# Need to buy a laptop of around 42000 rs, HP preferred. Please help



## rohitpamnani (Sep 22, 2012)

Hey guys, need to buy a laptop with following details. Please give your valuable suggestions for the laptop models.
1) Budget :
35000 to 45000 rs. (around 42000 rs appreciated)

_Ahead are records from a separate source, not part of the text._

==> config.mk <==
export PLATFORM = sky130hd
export DESIGN_NAME = charge_station_ctrl
export DESIGN_NICKNAME = d
export VERILOG_FILES = /design/src/rtl/charge_station_ctrl_pkg.sv /design/src/rtl/charge_station_ctrl_tick_gen.sv /design/src/rtl/charge_station_ctrl.sv
export SDC_FILE = /design/constraint.sdc
export NUM_CORES = 1
export LEC_CHECK = 0
export ABC_CLOCK_PERIOD_IN_PS = 4100
export CAP_MARGIN = 20
export CORE_MARGIN = 2
export CORE_UTILIZATION = 57
export CTS_CLUSTER_SIZE = 16
export DETAILED_ROUTE_END_ITERATION = 7
export GPL_TIMING_DRIVEN = 0
export HOLD_SLACK_MARGIN = 0.12
export PLACE_DENSITY = 0.91
export SYNTH_ARGS = -nofsm -noshare
export SYNTH_HDL_FRONTEND = slang
export SYNTH_SLANG_ARGS = --single-unit
==> constraint.sdc <==
create_clock -name clk -period 4.1 [get_ports clk]
set_input_delay 0.82 -clock clk [delete_from_list [all_inputs] [get_ports clk]]
set_output_delay 0.82 -clock clk [all_outputs]
set_load 0.02 [all_outputs]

2) size & weight consideration:
14 or 15.6 inch screen. (14 preferred to save budget). weight not an issue.

3) Brands:
a. Like: HP (preferred), vaio
b. Dislike: Dell

4) Primary tasks:
(Sotwares for Architecture student)
Maya
3D max
Revit
Rhinosaurus
Autocad 2011
Google Sketch up
Photoshop

5) screen resolution(s) & type (glossy/matte):
standard laptop screen resolution (1366x768), white coloured body preferred (any type is ok).

6) Others:
intel i5 2nd generation processor, 4GB RAM, 2GB graphics card preferred (can be compromised to 1GB). Compromises can be made because of budget, please suggest models for me to be able to perform the primary tasks specified smoothly. i've heard HP g6 series laptops are the ones with these specifications and in the specified budget. 

Please help.
Thanks.
- Rohit Pamnani
rohit.pamnani@gmail.com


----------



## rider (Sep 22, 2012)

HP Pavilion G6-2016TX Laptop Price in India, HP Pavilion G6-2016TX Laptop Laptop Reviews - Infibeam.com is the best in its class.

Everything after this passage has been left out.